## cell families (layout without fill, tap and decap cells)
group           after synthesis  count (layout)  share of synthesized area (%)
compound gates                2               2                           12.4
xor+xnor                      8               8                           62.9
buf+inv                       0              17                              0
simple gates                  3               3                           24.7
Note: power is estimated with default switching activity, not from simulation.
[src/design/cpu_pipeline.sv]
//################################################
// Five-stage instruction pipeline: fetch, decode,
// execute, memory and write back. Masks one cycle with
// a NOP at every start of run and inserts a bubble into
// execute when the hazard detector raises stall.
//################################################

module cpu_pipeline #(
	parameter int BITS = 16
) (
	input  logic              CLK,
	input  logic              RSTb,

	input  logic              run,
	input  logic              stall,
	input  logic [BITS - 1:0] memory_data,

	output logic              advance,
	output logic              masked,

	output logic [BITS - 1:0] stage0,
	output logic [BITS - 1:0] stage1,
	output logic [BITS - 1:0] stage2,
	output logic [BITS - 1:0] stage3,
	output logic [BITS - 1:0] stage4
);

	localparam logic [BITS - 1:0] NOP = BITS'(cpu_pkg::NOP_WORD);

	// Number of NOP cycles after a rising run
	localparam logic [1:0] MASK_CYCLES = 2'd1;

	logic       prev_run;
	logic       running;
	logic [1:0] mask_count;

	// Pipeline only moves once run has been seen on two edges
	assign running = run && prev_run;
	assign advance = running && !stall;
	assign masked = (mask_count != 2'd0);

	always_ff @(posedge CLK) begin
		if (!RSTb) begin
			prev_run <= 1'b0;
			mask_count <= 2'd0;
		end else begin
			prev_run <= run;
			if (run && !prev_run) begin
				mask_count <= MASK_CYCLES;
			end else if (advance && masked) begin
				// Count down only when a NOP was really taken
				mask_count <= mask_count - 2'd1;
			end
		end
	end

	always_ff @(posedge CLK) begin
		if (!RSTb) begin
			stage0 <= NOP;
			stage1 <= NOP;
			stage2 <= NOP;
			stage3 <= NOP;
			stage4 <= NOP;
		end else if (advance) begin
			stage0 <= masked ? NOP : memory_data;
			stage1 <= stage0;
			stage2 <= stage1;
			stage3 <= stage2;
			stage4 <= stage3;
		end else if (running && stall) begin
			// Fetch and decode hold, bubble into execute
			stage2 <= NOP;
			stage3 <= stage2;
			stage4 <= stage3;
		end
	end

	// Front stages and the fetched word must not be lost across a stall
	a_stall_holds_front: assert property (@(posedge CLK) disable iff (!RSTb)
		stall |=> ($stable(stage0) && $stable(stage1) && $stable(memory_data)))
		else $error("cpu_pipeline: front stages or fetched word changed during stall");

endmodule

+ + +

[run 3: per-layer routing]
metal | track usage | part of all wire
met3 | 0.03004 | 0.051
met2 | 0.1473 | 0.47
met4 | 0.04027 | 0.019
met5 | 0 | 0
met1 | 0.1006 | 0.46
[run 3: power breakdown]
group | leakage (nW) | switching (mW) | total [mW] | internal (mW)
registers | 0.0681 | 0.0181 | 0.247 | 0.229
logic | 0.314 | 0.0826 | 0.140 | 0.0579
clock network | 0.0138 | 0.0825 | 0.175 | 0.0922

+ + +

Task to carry out
Your answer should be each line from the entries that includes the string "group".

Result of the exercise
group           after synthesis  count (layout)  share of synthesized area (%)
group | leakage (nW) | switching (mW) | total [mW] | internal (mW)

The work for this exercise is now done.